東京都の場合、2016年5月の時点で、社会福祉法人40%、営利法人25%、NP法人・医療法人25%、地方公共団体10%となっています。
それぞれの障害に特化
就労移行支援の対象となる障害者は、主に身体障害、知的障害、精神障害ですが、事業所もこれらのうちどれか、あるいは複数を対象にしています。
ですから、自分の障害に該当する事業所を選ぶことになります。
ただし、聴覚障害など、より狭い範囲の障害を専門にしているところもあります。
また、難病にかかっている方が支援の対象になることもあります。
精神障害と就労移行支援事業
身体障害、知的障害だけではなく、精神障害も就労移行支援の対象になります。
就労移行支援事業所の中には精神障害の方を専門にしているところもあります。
ストレスによるうつ病も、生まれつきの発達障害も対象
対象となる精神障害の種類は様々で、うつ病や不安障害、てんかん、統合失調症、その他にも多くの精神障害の方が就労移行支援を利用することができます。
近年話題に上がることが多い発達障害も対象です。
実際、就労移行支援を利用している障害者の割合をみると、半分以上が精神障害者です。
事業所の選び方
まず、通い続けられる距離にあるかがポイントです。
この前提に立って、設備や雰囲気が自分にあうかどうか、訓練内容やカリキュラムはどうなっているかなどを実際に事業所に足を運んでスタッフに確認しましょう。
どんなに内容がすぐれていても、自分に合わない事業所だとメンタルの面で負担になって別の障害を誘発することになりかねません。
ですから、医療機関との連携も重要な確認ポイントになります。
年々増える利用者
厚労省の調査によると就労移行支援事業所は、2016年で3323事業所です。

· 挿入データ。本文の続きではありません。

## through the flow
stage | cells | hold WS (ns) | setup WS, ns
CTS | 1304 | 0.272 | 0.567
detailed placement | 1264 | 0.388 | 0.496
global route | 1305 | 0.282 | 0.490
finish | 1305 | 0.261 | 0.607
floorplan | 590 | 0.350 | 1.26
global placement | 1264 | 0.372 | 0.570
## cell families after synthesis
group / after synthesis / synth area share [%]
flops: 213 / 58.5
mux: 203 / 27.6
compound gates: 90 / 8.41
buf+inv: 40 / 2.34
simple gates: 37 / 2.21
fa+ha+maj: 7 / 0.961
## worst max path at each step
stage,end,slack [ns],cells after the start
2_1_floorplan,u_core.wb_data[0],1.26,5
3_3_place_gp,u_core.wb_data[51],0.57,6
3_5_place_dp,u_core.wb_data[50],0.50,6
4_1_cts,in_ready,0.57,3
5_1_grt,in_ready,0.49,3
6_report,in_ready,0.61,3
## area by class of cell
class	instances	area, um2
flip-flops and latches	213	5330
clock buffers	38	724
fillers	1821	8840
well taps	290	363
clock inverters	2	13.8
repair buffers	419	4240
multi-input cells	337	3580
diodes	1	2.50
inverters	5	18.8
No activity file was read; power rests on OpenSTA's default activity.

2012年に比べると1.3倍に増え、利用者も年々増えてきています。
利用者が3万人を超える
事業所数の増加に伴い利用者も、2012年に比べると1.4倍に増えてきています。
- 就労移行支援事業所の利用者数の推移
20代が36%
利用者数を年齢別に見ると、20~29歳が36%でトップ。以下、30~39歳が22%、40~49歳が20%となっています。
若い人たちに就労意志が強いということです。
- 就労移行支援事業所の年齢別の利用者の割合
就労移行率は10年で10倍弱に
就労移行支援事業の目的は、できるだけ多くの障害者の方々が一般就労されることです。
この就労者数も年々急増しています。
2003年の1,288人に比べると2013年の就労者数は10,001人で10倍弱に増えています。
また、2013年の就労移行支援事業所から一般就労への移行率は24.9%となっています。
- 一般就労者数の推移
自分に最適な事業所を選ぶ
既に述べたように、就労移行支援事業所を運営しているのは、①社会福祉法人、②医療法人、③NPO法人、④公共団体、それにビジネスとして支援事業を行っている⑤営利法人です。
一般的な感覚からいえば、①~④の法人が安心できるようなイメージがありますが、ビジネスとして成り立たせるために営利法人の中には、より良いプログラムの開発に努め、手厚い支援体制を築いているところもあります。
事業所を選ぶ場合は、実際に事業所に足を運び、運営の実態や内容を自分で確認したうえで、自分にあった事業所を選ぶようにしましょう。
また、精神障害者の場合は、メンタルケアも大切ですから、精神科の病院などが運営する医療法人の事業所も視野にいれて選ぶようにしたいものです。